Lesson 3.1Module 3 · Generative Imagery II — Control & Refinement12 min read

img2img & ControlNet: keep your geometry

Text-to-image invents a building. These techniques make the AI render YOUR building instead — your massing, your plan, your lines, kept honest.

You spent two days on the massing. The AI threw it away in four seconds.

You feed a text prompt to Midjourney and get a gorgeous tower. It is not your tower. The proportions are wrong, the floor count is off, the entrance is on the wrong street. That is what pure text-to-image does: it invents the most plausible building for those words, not the one sitting in your SketchUp file. The fix is not a better prompt. The fix is to stop describing the building and start showing it.

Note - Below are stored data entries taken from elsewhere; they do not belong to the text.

===== flow/run.sh =====
#!/bin/bash
# OpenROAD 26Q1-2900-gdf79404cd8, Yosys 0.63+post, stock flow scripts
make -C /OpenROAD-flow-scripts/flow DESIGN_CONFIG=/design/flow/config.mk WORK_HOME=/design/flow/orfs finish

===== flow/config.mk =====
export PLATFORM = sky130hd
export DESIGN_NAME = mult4x4
export DESIGN_NICKNAME = mult4x4
export VERILOG_FILES = /design/flow/design.v
export SDC_FILE = /design/flow/constraint.sdc
export NUM_CORES = 4
export LEC_CHECK = 1
export CORE_AREA = 10 10 72 72
export DIE_AREA = 0 0 82 82

===== flow/constraint.sdc =====
current_design mult4x4

set clk_period 5.9
set clk_io_pct 0.2

create_clock -name clk0 -period $clk_period

set non_clock_inputs [all_inputs -no_clocks]
set_input_delay [expr $clk_period * $clk_io_pct] -clock clk0 $non_clock_inputs
set_output_delay [expr $clk_period * $clk_io_pct] -clock clk0 [all_outputs]

===== flow/design.v =====
module mult4x4(a, b, product);
input [3:0] a, b;
output [7:0] product;
wire [3:0] a, b;
wire [7:0] product;
assign product = a * b;
endmodule

==> Slide: Implementation Results <==
Flow Results at a Glance

Placed design
  • Number of buffers inserted by port buffering: 16
  • Total half-perimeter wirelength after legalization and detailed placement: about 990 um
  • Routability congestion estimate: approximately 0.77
  • Instance area at placement: roughly 670 um^2

Synth
  • Post-synthesis instance area: about 450 um^2
  • Portion of the post-synthesis area used by sequential elements: 0
  • Average cell area after synthesis: roughly 9 um^2
  • Number of cells produced by synthesis: just over 50
  • # Cells Yosys: just over 50
  • Total cell area reported by yosys after synthesis: between 400 and 500 um^2
  • Cell variety after synth: 17
  • Yosys warning count: 0

Global routing
  • Fraction of met3 tracks used by global routing: 0.003304
  • Vias in the first global route: just over 400
  • GRT Overall Usage: 0.02820
  • Routing usage on met1: 0.02941
  • Number of antenna violations at the first check in global routing: 0
  • Most Used Layer, Global Route: met2
  • Global-route wire length before repair: 1642 um
  • Met2 Track Usage GR: 0.06034
  • Largest net degree at the start of global routing: 6
  • Grt total ovfl: 0

Pwr
  • LEAKAGE: approximately 0.31 nW
  • Pwr/cell area: 95.13 nW/um^2
  • VDD IR-drop max: between 0.00002 and 0.000025 V

Clock network
  • Count of hold buffers inserted by post-cts repair: 0
  • Number of post-CTS setup repair buffers: 0
  • Post-CTS resize count: 0

Worst setup path
  • Crit path largest cell delay: around 0.54 ns
  • Max FO, Critical Path: 4
  • Critical path's top delay family: adder cells
  • Critical Setup Path Class: input pin to output port
  • Worst endpoint required time: between 4 and 5 ns
  • Buf+Inv Stages, Crit Path: 3
  • CP Cell Sequence: clkdlybuf4s50_1, nand2_1, fa_1, inv_1, fa_1, ha_1, a211oi_1, or4b_1, o2111ai_1, clkdlybuf4s50_1
  • Arrival @ worst endpoint: ~4.4 ns
  • Type of destination of the critical path: output port
  • Cell at the slowest stage of the critical path: sky130_fd_sc_hd__fa_1
  • Startpoint type of the worst setup path: input pin

Final layout
  • Area of all placed cells without fillers: between 600 and 700 um^2
  • Tally of clock buffers in the finished layout: 0
  • P&R area growth vs syn: 49.30%
  • Share of final-layout standard cells stronger than drive strength 1: 0.01493
  • Number of sequential storage elements: 0
  • Register area: 0 um^2

Route
  • Wire length per cell after detailed routing: a little under 9 um
  • First-pass iteration count of the detailed router: 2
  • Count of antenna-violating nets left after detailed routing: 0
  • First DRT Iteration DRCs: 13
  • Number of vias after detailed routing: between 400 and 500
  • Antenna fix cells: 0
  • Number of vias per cell: 3.522
  • Wirelength, routed: about 1000 um
  • Number of design rule violations left after detail routing: 0

Run
  • OpenROAD warning count: 32
  • Reported max-cap violation count: 0

Floorplanning
  • Num rows: 22
  • Fp_density: 0.1211
  • I/O pins: 16
  • Area of the core: between 3000 and 4000 um^2
  • Die boundary height: approximately 82 um
  • Die width: roughly 82 um
  • Overall die area: between 6000 and 7000 um^2

Timing
  • Setup violations, final: 0
  • Final count of pins violating max slew: 0
  • Worst relative slew slack: 0.7887
  • Slew of the pin with the lowest slew margin: 0.3151 ns
  • Crit share post-route: 0.9483
  • Unrepaired setup endpoints after global routing: false
  • TNS Setup: 0 ns
  • F_max: about 180 MHz
  • Tmin final: 5.595 ns
  • Final tally of hold violations: 0

Run status
  • Status: finished clean

Min path
  • Worst min-delay path class: input pin to output port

Once you hand the model your own image as a starting point and lock it down, the AI works for your geometry instead of against it.

The idea

From describing a building to constraining one

Step 01 — img2img and the strength dial

Start from your image, not from noise

Plain text-to-image starts from random visual noise and walks toward a plausible match for your words. img2img starts from your image instead - a clay SketchUp view, a massing study, a flat 3D screenshot - and walks a shorter distance toward the prompt.

The one dial that matters is strength (often called denoising strength), a number from 0 to 1. Low strength (0.2-0.35) barely touches your image - it adds materials and light but keeps every line. High strength (0.7-0.9) keeps only the loose composition and reinvents the rest. There is a sweet spot for architecture: roughly 0.35-0.5, where you get real render polish while the massing, openings and roofline survive.

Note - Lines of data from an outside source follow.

[/design/flow/config.mk]
export PLATFORM = sky130hd
export DESIGN_NAME = adder
export DESIGN_NICKNAME = adder
export VERILOG_FILES = /design/flow/design.v
export SDC_FILE = /design/flow/constraint.sdc
export NUM_CORES = 4
export LEC_CHECK = 1
export CORE_AREA = 10 10 70 70
export DIE_AREA = 0 0 80 80
[/design/flow/constraint.sdc]
current_design adder

set clk_period 7.9
set clk_io_pct 0.2

create_clock -name clk0 -period $clk_period

set non_clock_inputs [all_inputs -no_clocks]
set_input_delay [expr $clk_period * $clk_io_pct] -clock clk0 $non_clock_inputs
set_output_delay [expr $clk_period * $clk_io_pct] -clock clk0 [all_outputs]
[/design/flow/design.v]
module adder(a, b, sum);
input [15:0] a, b;
output [15:0] sum;
wire [15:0] a, b, sum;
assign sum = a + b;
endmodule
[/design/flow/run.sh]
#!/bin/bash
# OpenROAD 26Q1-2900-gdf79404cd8, Yosys 0.63+post, stock flow scripts
make -C /OpenROAD-flow-scripts/flow DESIGN_CONFIG=/design/flow/config.mk WORK_HOME=/design/flow/orfs finish
==> ci_impl_report.md <==
### Yosys + OpenROAD results

| Metric | Value |
|---|---|
| Status | `finished, final reports clean` |
| Slew headroom | `0.717` |
| CP Launch Type | `input port` |
| Routed len/inst | `around 13 microns` |
| Final Max Tran Viols | `0` |
| Critical path data arrival time | `roughly 4200 ps` |
| Hold path depth | `3` |
| Fmax | `between 150 and 200 MHz` |
| Leak pwr | `about 0.5 nW` |
| Crit path kind | `in2out` |
| Count of final setup violators | `0` |
| Gr ovfl total | `0` |
| Total core area | `around 3400 sq um` |
| Worst-path cell with the longest stage delay | `clkdlybuf4s50_1` |
| # fillers | `356` |
| WP buf/inv | `2` |
| Routed Antenna Nets | `0` |
| Synth Seq Share | `0` |
| Seq cells | `0` |
| # clk buffers | `0` |
| Port Buffers | `48` |
| Ports | `around 48` |
| Post-synth top area cell | `ha_1` |
| Maxcap violations | `0` |
| Hold Crit Class | `in2out` |
| Placed Area | `~1300 sq um` |
| Gate count after technology mapping | `roughly 98` |
| Avg Inst Size Synth | `7.39 sq um` |
| Die width | `80 microns` |
| RSZ-0062 raised after global routing | `no` |
| Max incr delay on CP | `490 ps` |
| Tool Warnings | `32` |
| Tot GR Track Use | `0.0754` |
| PnR worst setup slack | `2080 ps` |
| DRC Markers | `0` |
| Worst IR Drop VDD | `0.0223 mV` |
| Main area contributors | `ha_1 26%, xnor2_1 12%, a21oi_1 12%` |
| Antenna violations before repair | `0` |
| Routed vias | `approximately 880` |
| Period utilisation layout | `0.737` |
| Critical Path End Type | `output port` |
| Most numerous logic cells after layout | `48 x clkdlybuf4s50_1, 17 x a21oi_1, 15 x ha_1` |
| Routed wire length | `between 2 and 2.5 mm` |
| Most frequent CP cell | `clkdlybuf4s50_1` |
| CTS resizes | `0` |
| Area share of the largest cell type after synthesis | `0.259` |
| Flop area | `0 sq um` |
| First-pass GRT wire length | `a little over 4 mm` |
| Layout area overhead | `74.3%` |
| Yosys warnings | `0` |
| Yosys chip area | `724 sq um` |
| Post-route design area | `1260 sq um` |
| Starting DRT DRC Count | `30` |
| Cell Type Count | `27` |
| Post-CTS setup buffers | `0` |
| GP Congestion | `0.850` |
| Pin count of the biggest net entering global routing | `7` |
| Fp_density | `0.212` |
| Most instantiated logic cell after routing | `clkdlybuf4s50_1` |
| Logic area | `~710 sq um` |
| Critical path's top delay family | `buffers and inverters` |
| Antenna cells | `0` |
| # Cells Yosys | `between 90 and 100` |
| Final core utilization | `0.370` |
| Total iterations of the first detailed-routing run | `6` |
| Critical-path cell list | `clkdlybuf4s50_1, ha_1, fa_1, a21o_2, a311oi_2, nor3_1, o41ai_2, xnor2_1, clkdlybuf4s50_1` |
| PD cells | `~84 nW/um^2` |
| Hold Vio Cnt, Final | `0` |
| Number of global-route vias before repair | `933` |
| Detailed Place HPWL | `about 2.2 mm` |
| Total die area | `6400 sq um` |
| Worst-path maximum fanout | `3` |
| Pre-CTS WS | `2050 ps` |
| Worst-margin pin slew | `about 420 ps` |
| Vias/cell | `around 4.6` |
| Mapped cell area | `a little over 700 sq um` |
| Rows | `21` |
| DIE HEIGHT | `roughly 80 microns` |
| Ratio of cells with drive above 1 in the final layout | `0.0274` |
| Minimum clock period | `a little under 6000 ps` |
| Stages on worst setup path | `9` |
| Hold buffers post-CTS | `0` |
| Fin Setup TNS | `0 ps` |
| WP data required | `6320 ps` |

The instinct to build: low strength when geometry is sacred, higher strength when you only want the mood and you'll redraw the form yourself. Wrong strength is the single most common reason an AI render 'doesn't look like my building'.

Strength is the one dial that decides whether the AI keeps your building or invents a new one. For architecture, live in the 0.35-0.5 band: real render polish, geometry intact.

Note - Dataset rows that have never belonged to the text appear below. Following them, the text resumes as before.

<file path="/design/flow/design.v">
`timescale 1ns / 1ps
module cmd_top(
	input		wire				clk,
	input		wire				reset,
	input		wire				wr_en,
	input		wire		[31:0]	wr_addr,
	input		wire		[15:0]	wr_data,
	input		wire				rd_en,
	input		wire		[31:0]	rd_addr,
	output		reg					time_control_en,
	output		reg			[7:0]	time_num,
	output		reg			[3:0]	time_unit,
	output		reg					led_mode_en,
	output		reg			[3:0]	led_mode,
	output		reg					rd_led_mode_en,
	output		reg					rd_led_time_en
	);
	reg						wr_en_dly1;
	reg						wr_en_dly2;
	reg			[31:0]		wr_addr_dly1;
	reg			[31:0]		wr_addr_dly2;
	reg			[15:0]		wr_data_dly1;
	reg			[15:0]		wr_data_dly2;
	reg						rd_en_dly1;
	reg						rd_en_dly2;
	reg			[31:0]		rd_addr_dly1;
	reg			[31:0]		rd_addr_dly2;
	always @ (posedge clk) begin
		wr_en_dly1 <= wr_en;
		wr_en_dly2 <= wr_en_dly1;
		wr_addr_dly1 <= wr_addr;
		wr_addr_dly2 <= wr_addr_dly1;
		wr_data_dly1 <= wr_data;
		wr_data_dly2 <= wr_data_dly1;
		rd_en_dly1 <= rd_en;
		rd_en_dly2 <= rd_en_dly1;
		rd_addr_dly1 <= rd_addr;
		rd_addr_dly2 <= rd_addr_dly1;
	end
	always @ (posedge clk) begin
		if (reset) begin
			time_control_en <= 1'b0;
			led_mode_en <= 1'b0;
			time_num <= 8'd3;
		end
		else if (wr_en_dly2) begin	 
			case (wr_addr_dly2)		 
				32'd0	:	begin
					time_control_en <= 1'b1;
					time_num <= wr_data_dly2[15:8];
					time_unit <= wr_data_dly2[7:4];
				end
				32'd1	:	begin
					led_mode_en <= 1'b1;
					led_mode <= wr_data_dly2[3:0];
				end
				default	:	begin
					time_control_en <= 1'b0;
					led_mode_en <= 1'b0;
				end
 			endcase
		end
		else begin
			time_control_en <= 1'b0;
			led_mode_en <= 1'b0;
		end
	end
	always @ (posedge clk) begin
		if (reset) begin
			rd_led_mode_en <= 1'b0;
			rd_led_time_en <= 1'b0;
		end
		else if (rd_en_dly2) begin
			case (rd_addr_dly2)
				32'd0	:	begin
					rd_led_mode_en <= 1'b1;
					rd_led_time_en <= 1'b0;
				end
				32'd1	:	begin
					rd_led_mode_en <= 1'b0;
					rd_led_time_en <= 1'b1;
				end
				default :	begin
					rd_led_mode_en <= 1'b0;
					rd_led_time_en <= 1'b0;
				end	
			endcase
		end
		else begin
			rd_led_mode_en <= 1'b0;
			rd_led_time_en <= 1'b0;
		end
	end
endmodule
</file>
<file path="/design/flow/run.sh">
#!/bin/bash
# OpenROAD 26Q1-2900-gdf79404cd8, Yosys 0.63+post, stock flow scripts
make -C /OpenROAD-flow-scripts/flow DESIGN_CONFIG=/design/flow/config.mk WORK_HOME=/design/flow/orfs finish
</file>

Strength is a leash. Short leash: it stays by your geometry. Long leash: it wanders off and invents.

Step 02 — ControlNet: hand the model a skeleton

Edges, depth and pose so it respects what you drew

img2img keeps a soft memory of your image. ControlNet is the firm grip. It runs on Stable Diffusion and extracts a structural map from your input - then forces every generated pixel to obey that map while the prompt only fills in style.

The three maps you'll actually use: Canny / edges locks straight lines - perfect for a line drawing, an elevation or a wireframe, so window mullions and floor lines stay exactly where you put them. Depth locks the 3D massing - near-and-far, the stacking of volumes - ideal off a clay render so the building's form is untouchable while materials change freely. Pose locks a human figure - niche in architecture, useful when you're staging people at a real scale into a scene.

Stack them and you get astonishing control: edges to keep the facade grid, depth to keep the massing, prompt to swap laterite for exposed concrete. The AI stops inventing and starts rendering the thing you built.

ControlNet hands the model a skeleton it must obey. Edges lock your lines, depth locks your massing, pose locks a figure - while the prompt only fills in style.

Step 03 — FLUX Kontext: edit in context, no masking

Tell it what to change and it keeps the rest

The newest layer is context-aware editing. FLUX Kontext (from Black Forest Labs) - the same engine Studio Matrx uses for wall-only recolour - takes your finished image and a plain instruction like make the facade screen terracotta jaali and changes only that, holding the rest of the building steady. No noise, no full reroll.

This is the difference between generation (make a new image) and editing (change this one). For an architect, editing is usually what you actually want: you already have a render you like; you need this one balcony deeper, that screen denser, the sky calmer. Google's Nano Banana plays the same role for instruction edits and keeping an object consistent across changes.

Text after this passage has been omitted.